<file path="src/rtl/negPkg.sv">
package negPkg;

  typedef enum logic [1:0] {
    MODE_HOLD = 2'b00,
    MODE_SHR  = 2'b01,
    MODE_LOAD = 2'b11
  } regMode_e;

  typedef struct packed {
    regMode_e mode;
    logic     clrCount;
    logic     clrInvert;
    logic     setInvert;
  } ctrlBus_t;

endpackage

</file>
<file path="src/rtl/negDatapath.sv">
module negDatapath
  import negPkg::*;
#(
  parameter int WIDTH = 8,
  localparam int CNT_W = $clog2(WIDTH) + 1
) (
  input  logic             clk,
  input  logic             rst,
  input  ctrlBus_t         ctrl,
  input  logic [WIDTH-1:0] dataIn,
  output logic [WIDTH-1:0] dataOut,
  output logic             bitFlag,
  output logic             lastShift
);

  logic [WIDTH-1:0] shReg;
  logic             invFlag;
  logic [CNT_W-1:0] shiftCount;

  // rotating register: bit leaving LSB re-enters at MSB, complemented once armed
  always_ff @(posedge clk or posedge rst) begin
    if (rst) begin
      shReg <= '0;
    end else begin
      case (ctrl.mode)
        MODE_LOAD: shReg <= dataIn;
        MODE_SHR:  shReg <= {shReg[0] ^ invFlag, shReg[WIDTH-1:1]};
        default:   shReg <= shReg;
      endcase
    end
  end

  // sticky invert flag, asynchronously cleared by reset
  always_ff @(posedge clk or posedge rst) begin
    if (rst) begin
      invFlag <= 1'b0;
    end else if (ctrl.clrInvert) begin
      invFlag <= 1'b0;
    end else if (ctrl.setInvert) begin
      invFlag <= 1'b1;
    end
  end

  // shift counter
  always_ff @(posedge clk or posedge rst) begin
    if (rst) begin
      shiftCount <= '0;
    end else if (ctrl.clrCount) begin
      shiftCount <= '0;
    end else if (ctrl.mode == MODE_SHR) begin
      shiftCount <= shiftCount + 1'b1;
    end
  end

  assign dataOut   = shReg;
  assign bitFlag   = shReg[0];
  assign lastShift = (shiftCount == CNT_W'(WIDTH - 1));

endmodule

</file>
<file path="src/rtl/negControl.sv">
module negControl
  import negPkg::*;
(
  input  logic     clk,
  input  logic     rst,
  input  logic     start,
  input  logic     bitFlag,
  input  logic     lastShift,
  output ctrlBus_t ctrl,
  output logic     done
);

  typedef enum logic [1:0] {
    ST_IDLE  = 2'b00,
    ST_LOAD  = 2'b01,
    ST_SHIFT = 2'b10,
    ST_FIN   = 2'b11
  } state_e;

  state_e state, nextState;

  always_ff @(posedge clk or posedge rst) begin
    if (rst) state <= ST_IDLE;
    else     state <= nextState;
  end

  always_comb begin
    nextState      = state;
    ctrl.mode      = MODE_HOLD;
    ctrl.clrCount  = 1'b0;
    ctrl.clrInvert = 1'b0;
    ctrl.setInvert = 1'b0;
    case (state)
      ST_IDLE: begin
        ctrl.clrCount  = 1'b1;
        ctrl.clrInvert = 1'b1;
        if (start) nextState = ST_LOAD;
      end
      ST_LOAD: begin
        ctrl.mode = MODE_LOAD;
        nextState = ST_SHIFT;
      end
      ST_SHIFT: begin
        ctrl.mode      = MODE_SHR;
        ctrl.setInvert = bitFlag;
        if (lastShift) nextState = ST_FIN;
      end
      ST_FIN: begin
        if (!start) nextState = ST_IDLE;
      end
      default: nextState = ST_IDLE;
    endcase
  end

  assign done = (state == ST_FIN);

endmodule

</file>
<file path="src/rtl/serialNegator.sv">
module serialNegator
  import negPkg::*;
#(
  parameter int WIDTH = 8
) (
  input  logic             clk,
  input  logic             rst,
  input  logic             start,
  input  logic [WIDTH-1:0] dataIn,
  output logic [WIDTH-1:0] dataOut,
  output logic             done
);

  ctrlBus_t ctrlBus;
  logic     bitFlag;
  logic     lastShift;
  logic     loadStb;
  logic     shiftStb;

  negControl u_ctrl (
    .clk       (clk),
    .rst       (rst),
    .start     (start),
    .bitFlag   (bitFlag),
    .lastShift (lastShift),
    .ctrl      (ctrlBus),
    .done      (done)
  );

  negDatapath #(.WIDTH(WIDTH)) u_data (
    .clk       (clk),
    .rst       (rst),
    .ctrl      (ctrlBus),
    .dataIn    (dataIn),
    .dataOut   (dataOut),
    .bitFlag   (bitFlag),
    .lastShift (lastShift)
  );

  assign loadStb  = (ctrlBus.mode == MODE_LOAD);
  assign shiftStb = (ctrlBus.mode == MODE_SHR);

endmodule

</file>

******

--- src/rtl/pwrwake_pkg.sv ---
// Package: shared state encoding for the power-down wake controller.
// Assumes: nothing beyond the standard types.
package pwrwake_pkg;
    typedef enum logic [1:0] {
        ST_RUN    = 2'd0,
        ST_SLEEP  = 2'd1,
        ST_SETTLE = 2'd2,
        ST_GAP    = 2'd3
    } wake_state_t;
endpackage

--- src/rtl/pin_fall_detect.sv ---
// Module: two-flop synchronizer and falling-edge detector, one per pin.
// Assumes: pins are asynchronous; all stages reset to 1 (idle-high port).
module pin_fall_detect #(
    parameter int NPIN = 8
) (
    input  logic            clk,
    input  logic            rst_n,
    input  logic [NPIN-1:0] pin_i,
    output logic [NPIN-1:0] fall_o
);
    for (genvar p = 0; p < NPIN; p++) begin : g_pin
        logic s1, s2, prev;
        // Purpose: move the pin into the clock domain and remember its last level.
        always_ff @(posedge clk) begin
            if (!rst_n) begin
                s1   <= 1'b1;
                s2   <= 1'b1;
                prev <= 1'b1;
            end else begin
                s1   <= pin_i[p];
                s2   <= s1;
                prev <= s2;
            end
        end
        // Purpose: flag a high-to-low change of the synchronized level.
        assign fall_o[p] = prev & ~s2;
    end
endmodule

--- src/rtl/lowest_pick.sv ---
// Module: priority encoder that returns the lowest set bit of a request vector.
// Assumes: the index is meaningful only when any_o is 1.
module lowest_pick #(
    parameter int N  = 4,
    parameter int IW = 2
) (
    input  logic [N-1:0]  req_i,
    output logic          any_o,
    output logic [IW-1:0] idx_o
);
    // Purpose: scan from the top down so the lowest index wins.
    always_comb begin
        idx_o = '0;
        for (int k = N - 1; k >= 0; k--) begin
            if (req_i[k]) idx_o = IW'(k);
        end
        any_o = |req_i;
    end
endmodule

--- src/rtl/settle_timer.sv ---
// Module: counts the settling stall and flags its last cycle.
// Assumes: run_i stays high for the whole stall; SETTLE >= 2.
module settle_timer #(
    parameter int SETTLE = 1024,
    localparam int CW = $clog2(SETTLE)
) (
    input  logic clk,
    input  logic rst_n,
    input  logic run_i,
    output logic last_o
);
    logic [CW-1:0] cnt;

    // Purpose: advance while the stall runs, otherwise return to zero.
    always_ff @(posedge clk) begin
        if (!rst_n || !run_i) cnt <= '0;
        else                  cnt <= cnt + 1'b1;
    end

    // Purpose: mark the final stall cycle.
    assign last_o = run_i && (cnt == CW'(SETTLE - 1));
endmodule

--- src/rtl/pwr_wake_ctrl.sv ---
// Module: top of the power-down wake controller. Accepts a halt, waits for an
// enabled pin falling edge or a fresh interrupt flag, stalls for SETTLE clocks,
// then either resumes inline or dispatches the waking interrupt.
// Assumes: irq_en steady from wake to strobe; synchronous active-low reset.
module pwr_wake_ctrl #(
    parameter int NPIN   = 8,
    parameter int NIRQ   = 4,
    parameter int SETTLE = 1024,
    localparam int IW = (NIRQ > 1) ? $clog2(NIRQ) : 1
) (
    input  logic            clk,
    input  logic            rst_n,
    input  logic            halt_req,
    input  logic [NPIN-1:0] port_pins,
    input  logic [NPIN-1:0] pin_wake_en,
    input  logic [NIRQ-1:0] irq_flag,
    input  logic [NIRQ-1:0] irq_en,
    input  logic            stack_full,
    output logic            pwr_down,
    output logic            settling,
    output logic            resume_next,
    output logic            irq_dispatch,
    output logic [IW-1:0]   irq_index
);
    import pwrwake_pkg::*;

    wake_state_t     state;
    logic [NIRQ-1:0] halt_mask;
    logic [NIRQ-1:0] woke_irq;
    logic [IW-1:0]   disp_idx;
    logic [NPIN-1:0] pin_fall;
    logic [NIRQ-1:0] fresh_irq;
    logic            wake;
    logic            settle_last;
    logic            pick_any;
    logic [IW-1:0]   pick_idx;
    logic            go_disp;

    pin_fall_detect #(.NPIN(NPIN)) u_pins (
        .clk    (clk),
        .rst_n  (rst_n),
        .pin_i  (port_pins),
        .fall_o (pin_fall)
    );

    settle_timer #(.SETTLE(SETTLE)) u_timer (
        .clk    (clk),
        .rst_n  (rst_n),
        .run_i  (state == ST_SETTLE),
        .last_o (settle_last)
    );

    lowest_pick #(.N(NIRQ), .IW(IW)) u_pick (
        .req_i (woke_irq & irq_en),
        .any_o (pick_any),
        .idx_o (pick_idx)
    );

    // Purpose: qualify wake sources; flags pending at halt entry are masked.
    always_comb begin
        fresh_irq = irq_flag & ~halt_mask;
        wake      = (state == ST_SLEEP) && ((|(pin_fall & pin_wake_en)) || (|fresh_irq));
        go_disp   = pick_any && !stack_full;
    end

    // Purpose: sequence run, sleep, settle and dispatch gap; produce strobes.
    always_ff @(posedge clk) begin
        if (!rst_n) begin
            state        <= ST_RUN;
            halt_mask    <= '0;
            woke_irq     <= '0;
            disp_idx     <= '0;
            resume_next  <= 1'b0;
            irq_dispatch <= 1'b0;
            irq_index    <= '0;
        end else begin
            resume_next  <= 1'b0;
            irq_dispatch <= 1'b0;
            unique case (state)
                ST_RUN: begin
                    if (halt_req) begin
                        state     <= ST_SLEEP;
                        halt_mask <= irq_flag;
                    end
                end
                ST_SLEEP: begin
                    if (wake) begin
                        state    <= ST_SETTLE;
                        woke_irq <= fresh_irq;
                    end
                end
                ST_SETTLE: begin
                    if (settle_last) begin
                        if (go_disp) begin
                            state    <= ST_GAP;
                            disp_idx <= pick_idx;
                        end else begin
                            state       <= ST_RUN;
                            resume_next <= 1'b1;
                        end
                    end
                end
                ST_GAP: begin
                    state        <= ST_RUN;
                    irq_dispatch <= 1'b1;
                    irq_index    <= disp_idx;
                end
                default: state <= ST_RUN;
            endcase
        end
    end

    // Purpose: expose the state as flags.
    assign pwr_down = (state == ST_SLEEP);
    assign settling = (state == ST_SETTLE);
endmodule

******

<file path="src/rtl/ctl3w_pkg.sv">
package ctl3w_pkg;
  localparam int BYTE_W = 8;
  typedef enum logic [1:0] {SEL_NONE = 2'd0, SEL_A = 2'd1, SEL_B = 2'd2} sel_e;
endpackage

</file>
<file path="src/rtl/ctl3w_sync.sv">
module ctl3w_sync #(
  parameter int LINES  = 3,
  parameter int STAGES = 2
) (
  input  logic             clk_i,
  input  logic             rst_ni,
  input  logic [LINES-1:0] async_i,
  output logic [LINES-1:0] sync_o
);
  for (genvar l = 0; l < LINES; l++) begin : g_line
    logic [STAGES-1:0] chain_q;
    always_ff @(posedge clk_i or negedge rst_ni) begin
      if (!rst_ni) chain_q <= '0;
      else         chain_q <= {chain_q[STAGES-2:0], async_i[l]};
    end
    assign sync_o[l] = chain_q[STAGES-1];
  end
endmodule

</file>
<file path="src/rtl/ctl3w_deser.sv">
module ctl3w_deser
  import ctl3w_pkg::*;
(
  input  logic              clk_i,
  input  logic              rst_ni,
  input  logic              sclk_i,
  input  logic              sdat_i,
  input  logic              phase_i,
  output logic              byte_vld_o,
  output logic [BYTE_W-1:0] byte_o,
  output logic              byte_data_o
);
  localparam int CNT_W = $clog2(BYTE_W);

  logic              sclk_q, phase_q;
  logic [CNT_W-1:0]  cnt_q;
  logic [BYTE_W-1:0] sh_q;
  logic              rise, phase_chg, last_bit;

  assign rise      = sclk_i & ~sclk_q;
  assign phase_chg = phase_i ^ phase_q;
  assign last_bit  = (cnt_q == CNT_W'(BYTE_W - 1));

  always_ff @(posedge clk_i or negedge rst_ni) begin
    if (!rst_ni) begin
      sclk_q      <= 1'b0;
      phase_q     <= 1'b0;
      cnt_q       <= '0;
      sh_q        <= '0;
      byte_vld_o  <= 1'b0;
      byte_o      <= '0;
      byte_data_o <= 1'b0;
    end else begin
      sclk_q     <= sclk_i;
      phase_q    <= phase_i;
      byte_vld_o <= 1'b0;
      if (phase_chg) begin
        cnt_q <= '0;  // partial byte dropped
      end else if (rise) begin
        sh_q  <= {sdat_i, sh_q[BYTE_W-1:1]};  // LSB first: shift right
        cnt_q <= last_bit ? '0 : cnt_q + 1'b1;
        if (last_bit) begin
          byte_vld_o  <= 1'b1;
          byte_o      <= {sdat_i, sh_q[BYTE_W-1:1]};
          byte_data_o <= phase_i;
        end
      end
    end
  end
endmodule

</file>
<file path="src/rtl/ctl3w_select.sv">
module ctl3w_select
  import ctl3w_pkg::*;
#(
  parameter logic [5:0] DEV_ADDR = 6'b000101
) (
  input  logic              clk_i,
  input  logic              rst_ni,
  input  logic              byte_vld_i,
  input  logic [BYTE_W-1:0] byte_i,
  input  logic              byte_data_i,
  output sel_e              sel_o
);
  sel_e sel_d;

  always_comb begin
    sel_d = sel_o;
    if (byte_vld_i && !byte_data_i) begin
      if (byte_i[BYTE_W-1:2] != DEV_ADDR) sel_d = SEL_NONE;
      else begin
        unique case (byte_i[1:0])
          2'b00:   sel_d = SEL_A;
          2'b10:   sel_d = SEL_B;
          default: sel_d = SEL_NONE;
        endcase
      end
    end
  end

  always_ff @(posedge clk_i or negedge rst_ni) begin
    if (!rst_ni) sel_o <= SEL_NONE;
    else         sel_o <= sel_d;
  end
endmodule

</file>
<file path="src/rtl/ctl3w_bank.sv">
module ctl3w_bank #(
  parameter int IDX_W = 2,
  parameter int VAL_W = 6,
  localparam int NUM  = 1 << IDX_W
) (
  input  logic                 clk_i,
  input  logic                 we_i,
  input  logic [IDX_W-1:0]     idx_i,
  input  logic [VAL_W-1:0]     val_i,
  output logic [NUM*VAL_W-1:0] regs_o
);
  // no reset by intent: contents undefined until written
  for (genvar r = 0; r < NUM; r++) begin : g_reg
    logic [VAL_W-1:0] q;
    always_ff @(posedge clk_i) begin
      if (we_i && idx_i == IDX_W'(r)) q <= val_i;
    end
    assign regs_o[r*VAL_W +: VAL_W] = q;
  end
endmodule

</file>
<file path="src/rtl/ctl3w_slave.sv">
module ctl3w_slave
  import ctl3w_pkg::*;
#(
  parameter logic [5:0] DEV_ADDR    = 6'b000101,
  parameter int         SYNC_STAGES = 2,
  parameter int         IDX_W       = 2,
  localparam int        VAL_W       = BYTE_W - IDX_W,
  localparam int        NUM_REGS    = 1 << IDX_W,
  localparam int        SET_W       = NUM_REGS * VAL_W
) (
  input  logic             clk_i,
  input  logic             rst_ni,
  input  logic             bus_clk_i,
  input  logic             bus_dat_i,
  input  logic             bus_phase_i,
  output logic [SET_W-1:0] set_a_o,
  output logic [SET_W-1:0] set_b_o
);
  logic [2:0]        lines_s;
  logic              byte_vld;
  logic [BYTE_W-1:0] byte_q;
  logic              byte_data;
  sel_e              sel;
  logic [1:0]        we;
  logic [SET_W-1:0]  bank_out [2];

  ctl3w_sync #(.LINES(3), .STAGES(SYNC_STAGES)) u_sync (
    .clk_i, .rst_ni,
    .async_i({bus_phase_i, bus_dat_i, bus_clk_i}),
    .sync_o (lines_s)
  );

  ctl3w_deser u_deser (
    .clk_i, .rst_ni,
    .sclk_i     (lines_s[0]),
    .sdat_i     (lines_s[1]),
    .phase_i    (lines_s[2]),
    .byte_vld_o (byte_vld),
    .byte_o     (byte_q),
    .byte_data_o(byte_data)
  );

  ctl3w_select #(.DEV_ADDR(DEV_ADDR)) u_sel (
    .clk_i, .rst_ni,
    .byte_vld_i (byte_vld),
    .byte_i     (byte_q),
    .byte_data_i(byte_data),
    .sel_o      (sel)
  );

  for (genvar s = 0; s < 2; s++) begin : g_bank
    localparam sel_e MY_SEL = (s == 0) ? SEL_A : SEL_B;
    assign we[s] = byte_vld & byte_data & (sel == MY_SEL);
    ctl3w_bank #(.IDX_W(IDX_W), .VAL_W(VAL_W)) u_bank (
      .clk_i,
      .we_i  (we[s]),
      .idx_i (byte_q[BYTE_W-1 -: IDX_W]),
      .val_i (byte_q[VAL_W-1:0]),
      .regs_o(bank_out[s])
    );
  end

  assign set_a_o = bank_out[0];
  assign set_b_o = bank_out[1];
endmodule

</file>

******

• _TASK DETAILS_: In the records above, some lines hold the word "settling"; copy each such line.

• _RESULT BELOW_:
// Module: counts the settling stall and flags its last cycle.
    output logic            settling,
    assign settling = (state == ST_SETTLE);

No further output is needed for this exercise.